JLR – Na Espanha não temos uma formação específica para a gestão e nos formamos de acordo com nossa experiência e conhecimento das realidades. A formação como médico está regulada em nível nacional e o meu diploma como médico e especialista vale em todo o território nacional. Não temos o reconhecimento do profissional médico de urgência, o que considero um erro porque prejudica a atenção e a equidade da atenção oferecida aos pacientes. O que temos na Espanha, então, são médicos gerais, que trabalham em urgências e vão adequando a sua formação de acordo com suas realidades e necessidades, tanto assistencial como na gestão.

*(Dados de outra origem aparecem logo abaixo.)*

### config.mk
export PLATFORM = sky130hd
export DESIGN_NAME = rr_grant_ctrl
export DESIGN_NICKNAME = d
export VERILOG_FILES = /design/src/rtl/rr_grant_pkg.sv /design/src/rtl/sync_ff.sv /design/src/rtl/rr_grant_ctrl.sv
export SDC_FILE = /design/constraint.sdc
export NUM_CORES = 1
export LEC_CHECK = 0
export ABC_AREA = 0
export BUFFER_PORTS_ARGS = -buffer_cell sky130_fd_sc_hd__buf_2
export CORE_ASPECT_RATIO = 2
export CORE_MARGIN = 8
export CORE_UTILIZATION = 49
export CTS_CLUSTER_SIZE = 12
export DETAILED_ROUTE_END_ITERATION = 16
export PLACE_DENSITY = 0.75
export SLEW_MARGIN = 20
export SYNTH_ARGS = -nofsm -noshare
export SYNTH_HDL_FRONTEND = slang
export SYNTH_SLANG_ARGS = --single-unit
### constraint.sdc
create_clock -name wb_clk_i -period 3.9 [get_ports wb_clk_i]
set_input_delay 0.78 -clock wb_clk_i [delete_from_list [all_inputs] [get_ports wb_clk_i]]
set_output_delay 0.78 -clock wb_clk_i [all_outputs]
set_load 0.02 [all_outputs]
### src/rtl/rr_grant_pkg.sv
// Shared types, default parameters and the round-robin winner search
// for the clocked grant controller.
package rr_grant_pkg;

    localparam int N_REQ           = 3;
    localparam int DEF_SYNC_STAGES = 2;
    localparam int DEF_HOLD_W      = 8;
    localparam int DEF_MAX_HOLD    = 200;

    typedef enum logic [1:0] {
        ST_IDLE    = 2'd0,
        ST_GRANT   = 2'd1,
        ST_RELEASE = 2'd2,
        ST_REVOKE  = 2'd3
    } state_t;

    // Scans last+1, last+2, ... (mod n); the nearest set request wins.
    // Walking the offsets from far to near lets the closest hit overwrite.
    function automatic int rr_winner(input logic [31:0] req, input int last, input int n);
        int idx;
        int win;
        win = last;
        for (int i = 32; i >= 1; i--) begin
            if (i <= n) begin
                idx = last + i;
                if (idx >= n) begin
                    idx = idx - n;
                end else begin
                    idx = idx;
                end
                if (req[idx]) begin
                    win = idx;
                end else begin
                    win = win;
                end
            end else begin
                win = win;
            end
        end
        return win;
    endfunction

endpackage

### src/rtl/sync_ff.sv
// Multi-flop synchronizer for one asynchronous pad input; clears to 0 on reset.
module sync_ff #(
    parameter int STAGES = 2
) (
    input  logic i_clk,
    input  logic i_rst,
    input  logic i_d,
    output logic o_q
);

    logic [STAGES-1:0] r_chain;

    // Shift the pad level through the synchronizer chain.
    always_ff @(posedge i_clk or posedge i_rst) begin
        if (i_rst) begin
            r_chain <= '0;
        end else begin
            r_chain <= {r_chain[STAGES-2:0], i_d};
        end
    end

    assign o_q = r_chain[STAGES-1];

endmodule

### src/rtl/rr_grant_ctrl.sv
// Clocked round-robin grant controller: synchronizes pad requests and runs a
// four-phase request/grant handshake with a bounded hold time.
module rr_grant_ctrl #(
    parameter int N_REQ       = rr_grant_pkg::N_REQ,
    parameter int SYNC_STAGES = rr_grant_pkg::DEF_SYNC_STAGES,
    parameter int HOLD_W      = rr_grant_pkg::DEF_HOLD_W,
    parameter int MAX_HOLD    = rr_grant_pkg::DEF_MAX_HOLD
) (
    input  logic             wb_clk_i,
    input  logic             wb_rst_i,
    input  logic [N_REQ-1:0] req_i,
    output logic [N_REQ-1:0] gnt_o,
    output logic [N_REQ-1:0] gnt_oeb_o,
    output logic [1:0]       owner_o,
    output logic             busy_o,
    output logic             timeout_o
);

    import rr_grant_pkg::*;

    localparam logic [HOLD_W-1:0] HOLD_LAST = HOLD_W'(MAX_HOLD - 1);

    logic [N_REQ-1:0]  w_req_s;
    logic [1:0]        w_win;
    logic [N_REQ-1:0]  w_win_oh;
    logic              w_any;
    logic              w_owner_req;

    state_t            r_state;
    logic [HOLD_W-1:0] r_cnt;
    logic [1:0]        r_last;
    logic [1:0]        r_owner;
    logic [N_REQ-1:0]  r_gnt;
    logic [N_REQ-1:0]  r_oeb;
    logic              r_busy;
    logic              r_timeout;

    genvar g;
    generate
        for (g = 0; g < N_REQ; g++) begin : g_sync
            sync_ff #(.STAGES(SYNC_STAGES)) u_sync (
                .i_clk (wb_clk_i),
                .i_rst (wb_rst_i),
                .i_d   (req_i[g]),
                .o_q   (w_req_s[g])
            );
        end
    endgenerate

    assign w_any       = |w_req_s;
    assign w_win       = 2'(rr_winner({{(32-N_REQ){1'b0}}, w_req_s}, int'(r_last), N_REQ));
    assign w_win_oh    = {{(N_REQ-1){1'b0}}, 1'b1} << w_win;
    assign w_owner_req = w_req_s[r_owner];

    // Pad drivers are enabled from the first clock edge after reset.
    always_ff @(posedge wb_clk_i or posedge wb_rst_i) begin
        if (wb_rst_i) begin
            r_oeb <= {N_REQ{1'b1}};
        end else begin
            r_oeb <= {N_REQ{1'b0}};
        end
    end

    // Handshake FSM; every output it drives is registered here.
    always_ff @(posedge wb_clk_i or posedge wb_rst_i) begin
        if (wb_rst_i) begin
            r_state   <= ST_IDLE;
            r_cnt     <= '0;
            r_last    <= 2'(N_REQ - 1);
            r_owner   <= 2'd0;
            r_gnt     <= '0;
            r_busy    <= 1'b0;
            r_timeout <= 1'b0;
        end else begin
            r_timeout <= 1'b0;
            case (r_state)
                ST_IDLE: begin
                    if (w_any) begin
                        r_gnt   <= w_win_oh;
                        r_busy  <= 1'b1;
                        r_owner <= w_win;
                        r_last  <= w_win;
                        r_cnt   <= '0;
                        r_state <= ST_GRANT;
                    end else begin
                        r_gnt   <= '0;
                        r_busy  <= 1'b0;
                    end
                end
                ST_GRANT: begin
                    // A release seen on the final hold cycle beats the timeout.
                    if (!w_owner_req) begin
                        r_gnt   <= '0;
                        r_busy  <= 1'b0;
                        r_state <= ST_RELEASE;
                    end else if (r_cnt == HOLD_LAST) begin
                        r_gnt     <= '0;
                        r_busy    <= 1'b0;
                        r_timeout <= 1'b1;
                        r_state   <= ST_REVOKE;
                    end else begin
                        r_cnt <= r_cnt + {{(HOLD_W-1){1'b0}}, 1'b1};
                    end
                end
                ST_RELEASE: begin
                    r_gnt   <= '0;
                    r_busy  <= 1'b0;
                    r_state <= ST_IDLE;
                end
                ST_REVOKE: begin
                    r_gnt  <= '0;
                    r_busy <= 1'b0;
                    if (!w_owner_req) begin
                        r_state <= ST_RELEASE;
                    end else begin
                        r_state <= ST_REVOKE;
                    end
                end
                default: begin
                    r_gnt   <= '0;
                    r_busy  <= 1'b0;
                    r_state <= ST_IDLE;
                end
            endcase
        end
    end

    assign gnt_o     = r_gnt;
    assign gnt_oeb_o = r_oeb;
    assign owner_o   = r_owner;
    assign busy_o    = r_busy;
    assign timeout_o = r_timeout;

endmodule

======== After elaboration in Yosys (flattened, before gate mapping) ========
Index checks and enable logic that the tools add are counted.
operators by class
  add/sub/neg operators ................... 7
  multipliers ............................. 0
  div/mod/pow operators ................... 0
  magnitude comparators ................... 7
  eq/ne operators ......................... 8
  shift-type cells ........................ 1
  muxes and demuxes ....................... 37
  bitwise gates (word level) .............. 0
  reductions and logical operators ........ 7
operators by type and width
  cell                                                          number
  less-than comparator 32 x 7 -> 1 bit (second input constant)  3
  two-way mux 32 bit                                            3
  two-way mux 8 bit                                             3
  case mux 8 bit (2 select lines)                               1
  binary-select mux 1 bit (select 5 bit)                        3
  two-way mux 1 bit                                             14
  two-way mux 2 bit                                             6
  subtractor 3 x 2 -> 4 bit (second input constant)             3
  >= comparator 3 x 2 -> 1 bit (second input constant)          3
  two-way mux 3 bit                                             3
  case mux 3 bit (3 select lines)                               1
  adder 8 x 1 -> 8 bit (second input constant)                  1
  equality test 8 bit (second input constant)                   1
  case mux 2 bit (4 select lines)                               1
  adder 2 x 2 -> 3 bit (second input constant)                  2
  inequality test 2 bit (second input constant)                 3
  equality test 2 bit (second input constant)                   2
  AND reduction 2 bit                                           2
  AND reduction 4 bit                                           1
  adder 2 x 1 -> 3 bit (second input constant)                  1
  less-than comparator 2 x 3 -> 1 bit (second input constant)   1
  inequality test 3 bit (second input constant)                 1
  case mux 1 bit (3 select lines)                               1
  OR reduction 3 bit                                            1
  6 further kinds                                               6
word-level totals
  bits in registers ....................... 28
  bits in latches ......................... 0
  RAM bits ................................ 0
  bits in read-only memories .............. 0
  input port bits ......................... 5
  output and inout port bits .............. 10
  word-level logic and storage cells ...... 78
  memories ................................ 0

======== Logic depth before layout (Yosys ltp) ========
  depth after elaboration ................. 12
  depth in mapped cells ................... 8
  depth with buffers taken out ............ 7

======== Cells and area by module ========
Synthesis repeated with hierarchy kept, for this count alone.
second synthesis, totals
  cell total of the unflattened synthesis .. 132
  area total of the unflattened synthesis .. 1337.5 µm²
by module, submodules not included
  module         instances  cells an instance  area each (µm²)
  rr_grant_ctrl  1          123                1176.1
  sync_ff        3          3                  53.8

======== Least setup slack after synthesis ========
No wires, ideal clock.
  path kind ............................... reg2reg
  start point ............................. register r_last[1]
  end point ............................... register r_gnt[0], in the netlist gnt_o[0]
  setup time .............................. 121 ps
  arrival ................................. 1958 ps
  setup slack ............................. 1821 ps
  cell stages (with the launch flop) ...... 9
  buffers on the path ..................... 1
  clock period less this slack ............ 2079 ps
  path through ............................ dfstp_2 > inv_1 > ha_1 > buf_2 > mux2i_1 > a221oi_1 > a31oi_1 > a22o_1 > a22o_1
between the ends
  word-level cells in the longest chain between the ends .. 12
  elaborated cells between the ends (all ways) .. 27
ends and longest elaborated chain
  item                                                                       line                                    text
  start, declared                                                            rr_grant_ctrl.sv:31                     logic [1:0] r_last;
  start signal, assigned                                                     rr_grant_ctrl.sv:69                     r_last <= 2'(N_REQ - 1);
  start signal, assigned                                                     rr_grant_ctrl.sv:82                     r_last <= w_win;
  adder 2 x 2 -> 3 bit                                                       rr_grant_pkg.sv:25                      idx = last + i;
  subtractor 3 x 2 -> 4 bit or >= comparator 3 x 2 -> 1 bit (tied branches)  rr_grant_pkg.sv:27, rr_grant_pkg.sv:26
  two-way mux 32 bit                                                         rr_grant_pkg.sv:26                      if (idx >= n) begin
  binary-select mux 1 bit (select 5 bit)                                     rr_grant_pkg.sv:31                      if (req[idx]) begin
  two-way mux 1 bit (implied by the code) (2 in a row)                       rr_grant_pkg.sv:31
  two-way mux 2 bit (2 in a row)                                             rr_grant_pkg.sv:31
  two-way mux 2 bit *                                                        rr_grant_pkg.sv:31
  << shifter 1 x 2 -> 3 bit *                                                rr_grant_ctrl.sv:52                     assign w_win_oh = {{(N_REQ-1){1'b0}}, 1'b1} << w_win;
  two-way mux 3 bit *                                                        rr_grant_ctrl.sv:78                     if (w_any) begin
  case mux 3 bit (3 select lines) *                                          rr_grant_ctrl.sv:76                     case (r_state)
  end signal, assigned                                                       rr_grant_ctrl.sv:79                     r_gnt <= w_win_oh;
  end, declared                                                              rr_grant_ctrl.sv:33                     logic [N_REQ-1:0] r_gnt;
Mark *: on every way between the ends. The rest lies on a longest branch, timed or not. The select of a mux whose other input is x is not followed.
A chain may end at the register's enable or synchronous reset.

======== Worst setup path after layout ========
  start point ............................. register r_last[0]
  end point ............................... register r_gnt[2], in the netlist gnt_o[2]
The elaborated chain is that of the path after synthesis.

==> reports/metrics.yaml <==
sta:
  min_period_over_period: 0.605
  finClkSkew_ps: 2.56
  tightestPinTransition_ps: 912
  worst_slack_ps: 1540
  max_freq_mhz: 424
  finalSetupViolations: 0
  fin_crit_ps: 2360
  drv_slew: 0
  hold_viol_final: 0
  setup_tns_ps: 0
  rsz0062_at_grt: "no"
  max_slew_margin: 0.392
synthesis:
  synth.mux.area_fraction: 0.0225
  synthCells: 130
  synthArstFlopShare: 1.00
  synth_xor_area_frac: 0.0197
  synth.largest_area_cell: "dfrtp_1"
  yosysTopAreaCellShare: 0.431
  yosysMostFrequentCell: "dfrtp_1"
  synth.avg_cell_area_sq_um: 10.3
  synthesis.nets: 142
  netlist_area_sq_um: 1340
  ys_dominant_reg_cell: "dfrtp_1"
  yosys.area_share.simple: 0.184
  synth_edf_count: 0
  synth_cell_types: 45
  synth-adder-area-share: 0.0655
  ys_warn_count: 0
  synth_top_family_by_area: "compound AO/OA/AOI/OAI gates"
  synth_compound_area_frac: 0.196
  yosys-top-cells-area: "dfrtp_1 (43%), ha_1 (6.6%), dfstp_2 (3.9%)"
  synth_common_cells: "dfrtp_1 (23), nand2_1 (10), ha_1 (7)"
  yosysSeqAreaShare: 0.470
  ys_ff_latch: 25
global_routing:
  grt_pass1_vias: 970
  antenna_found_initial: 0
  grt-ovfl-total: 0
  grt_max_degree: 26
  grt_pass1_wl_microns: 4290
  grt_usage: 0.110
min_path:
  hold_path.startpoint: "g_sync[0].u_sync.r_chain[0]"
  min_path_cells: 0
  holdPathEnd: "g_sync[0].u_sync.r_chain[1]"
  hp-class: "reg -> reg"
drt:
  wire_per_inst_microns: 14.7
  antenna_left: 0
  wirelength_microns: 2520
  drtIter0Drc: 15
  dr.pass1.iters: 4
  viasPerCell: 5.89
  vias: 1007
  drc: 0
worst_setup_path:
  crit_path_start_kind: "register"
  crit_required_ps: 4060
  critPathTopFamily: "compound AO/OA/AOI/OAI gates"
  critPathBufInv: 1
  rr_endpoint: "gnt_o[2]"
  worstSetupEndpointType: "register"
  ff2ff_path_depth: 7
  cp_cell_sequence: "inv_1 > ha_1 > a21boi_0 > a221oi_1 > a31oi_1 > a22o_1 > a22o_1"
  cp_max_fo: 10
  critPathSlowestCell: "dfrtp_1"
  path_class: "reg -> reg"
  reg2reg_slack_ps: 1540
  slowest_delay_ps: 530
  crit_top_cell: "a22o_1"
  worst-endpoint-arrival_ps: 2520
  regToRegStartpoint: "r_last[0]"
clock_tree:
  ctsHoldBuffers: 0
  cts_buffer_depth: 2
  path_clk_slew_ps: 90
  cts_max_level: 1
  clock_latency_ps: 270
  cts_root_buffer: "clkbuf_8"
  cts-resized-gates: 0
  postCtsSetupRepairBufs: 0
  cts_sinks: 25
  cts_tree: "yes"
  cts_buffers: 3
cells_and_area:
  drive_above_1_share: 0.169
  nets: 155
  areaGrowthSynthToFinish_pct: 8.71
  n_fill_cell: 246
  antennaDiodeCount: 0
  multi_input_area_sq_um: 654
  seqCellArea_sq_um: 628
placed_design:
  hpwlAfterDp_microns: 1880
  place.gp.congestion: 0.820
  portBuffers: 14
  pre_cts_ws_ps: 1590
floorplanning:
  die_h_microns: 89.9
  coreArea_sq_um: 2670
  die-width_microns: 52.9
  die_area_sq_um: 4760
  initial_utilization: 0.501
  pin_count: 15
  rows: 27
pwr:
  ir_drop_mv: 0.488
  power_leakage_nw: 0.666
  power_per_cell_area_nw_per_um2: 739
run_status:
  outcome: "finished, final reports clean"
run:
  drv_cap: 0
[kinds of logic (layout without fill, tap and decap cells)]
logic type               after synthesis  after routing
AND/OR/NAND/NOR                       45             45
AO/OA/AOI/OAI                         35             35
flip-flops                            25             25
buffers and inverters                 11             23
adder cells (fa/ha/maj)                7              7
XOR/XNOR                               3              3
multiplexers                           3              3
other                                  1              1
[registers in the layout, indices dropped and copies added (netlist names)]
register and cells:
busy_o 1, g_sync.u_sync.r_chain 6, gnt_o 3, gnt_oeb_o 1
owner_o 1, r_cnt 8, r_last 2, r_state 2
timeout_o 1
[power by group]
group          switching [mW]  internal (mW)
Combinational           0.324          0.209
Sequential             0.0656          0.321
Clock                  0.0806         0.0731
[metal layers]
| layer | up-vias | wire length, microns | part of all wire | GRT usage |
|---|---|---|---|---|
| met5 | - | 0 | 0 | 0 |
| met4 | 0 | 35 | 0.014 | 0.0370 |
| met3 | 4 | 110 | 0.044 | 0.0264 |
| met2 | 24 | 1200 | 0.48 | 0.163 |
| met1 | 483 | 1170 | 0.47 | 0.150 |
| li1 | 496 | - | - | - |
[cell type report]
| cell class | count | area share |
|---|---|---|
| inverter | 5 | 0.0129 |
| tap | 29 | 0.0250 |
| sequential | 25 | 0.432 |
| timing repair buffer | 14 | 0.0482 |
| clock buffer | 4 | 0.0310 |
| multi-input combinational | 94 | 0.450 |
[how the worst max path moves through the flow]
| stage | startpoint | endpoint | slack (ps) | cells after the start |
|---|---|---|---|---|
| 2_1_floorplan | r_last[1] | gnt_o[0] | 1820 | 8 |
| 3_3_place_gp | r_last[1] | gnt_o[0] | 1700 | 7 |
| 3_5_place_dp | r_last[0] | gnt_o[0] | 1590 | 7 |
| 4_1_cts | r_last[0] | gnt_o[2] | 1570 | 7 |
| 5_1_grt | r_last[0] | gnt_o[0] | 1380 | 7 |
| 6_report | r_last[0] | gnt_o[2] | 1540 | 7 |
[layout by cell type, fill, tap and decap left out, types with 2 or more instances in the layout]
| cell type | n |
|---|---|
| nor4_1 | 2 |
| or3_1 | 3 |
| buf_2 | 14 |
| dfstp_2 | 2 |
| xor2_1 | 3 |
| nand3_1 | 3 |
| o21ai_0 | 6 |
| o211ai_2 | 2 |
| inv_1 | 5 |
| and3_1 | 5 |
| o31ai_1 | 2 |
| a21oi_1 | 6 |
| o211ai_1 | 2 |
| clkbuf_8 | 3 |
| o221ai_1 | 2 |
| a22o_1 | 3 |
| dfrtp_1 | 23 |
| mux2i_1 | 3 |
| nor3_1 | 3 |
| o2bb2ai_1 | 2 |
| nand2b_1 | 4 |
| ha_1 | 7 |
| nand2_1 | 10 |
| nor2_1 | 6 |
[metrics by stage]
step	std cells	hold slack, ps	power [mW]	util	instance area (sq um)
2_1_floorplan	130	331	0.811	-	1340
3_3_place_gp	167	333	0.907	0.527	1410
3_5_place_dp	167	336	0.922	0.527	1410
4_1_cts	171	356	1.08	0.544	1450
5_1_grt	171	358	1.16	0.544	1450
6_report	171	352	1.07	0.544	1450
[worst register-to-register path, cell delays in order (launching register included)]
cell and delay (ps):
dfrtp_1 530, inv_1 180, ha_1 510, a21boi_0 160, a221oi_1 350, a31oi_1 80, a22o_1 260, a22o_1 190
Power figures use the tool's default switching activity.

RR – A pensar pela sua experiência, quais as dificuldades são mais importantes para um país como o Brasil que não tem um sistema de saúde regionalizado mas que necessita avançar nessa direção?
JLR – São necessárias duas coisas para que a atenção sanitária funcione bem. Uma é saber decidir sobre organização e planejamento e deixar claro que o objetivo fundamental é a saúde do paciente.
O segundo pilar é a formação dos profissionais. É necessária uma formação homogênea e similar, a fim de que não se melhore uma coisa e se piore outra. Não adianta termos programas regionais de atenção se o médico que está atendendo não estiver formado adequadamente. Para o cidadão, não adianta ter os recursos, a tecnologia, mas o médico não saber como tratar corretamente seus problemas. E existe uma última coisa que é ajustar os recursos financeiros às necessidades da região. Afinal, os recursos não são infinitos.
RR – Como se dá a contratação de médicos nas regiões autônomas?
JLR – Cada governo autônomo tem competência para fazer suas contratações, que podem ser por meio de concursos convocados pelos governos, ou de contratação temporária, quando necessário, sempre de forma orientada e regulada por regras que visam facilitar e melhorar a atenção de qualidade para os cidadãos.
RR – Qual o tamanho do setor privado na Espanha e como se dá a sua participação no sistema de saúde?
JLR – Há diferentes formas de trabalhar o setor privado na Espanha. Existe a fatia do setor privado que constrói seus centros e se gerenciam independente do controle público. E existem também várias formas de colaboração do privado com o público. Na localidade onde trabalho, que é um departamento da comunidade valenciana, uma das formas é a concessão. A gestão e a atenção sanitária é prestada pelo setor privado como auxiliar do público e está sujeita a normas e regras definidas pelas regiões de acordo com suas necessidades. As empresas privadas não podem fazer o que querem. Elas têm que se ajustar a algumas condições, firmadas em contrato de atenção, que asseguram a equidade no sistema para todos os cidadãos, independente da região ou departamento onde estejam.
Essa foi a forma que conseguimos para oferecer atenção similar para todos, mas todos os riscos próprios do investimento no mercado são assumidos pela empresa.
Sobre o tamanho, na comunidade valenciana, temos cerca de 4 milhões de cidadãos atendidos por serviços públicos, e cerca de 920 mil atendidos nos 5 departamentos com modelos de concessão de colaboração público-privado.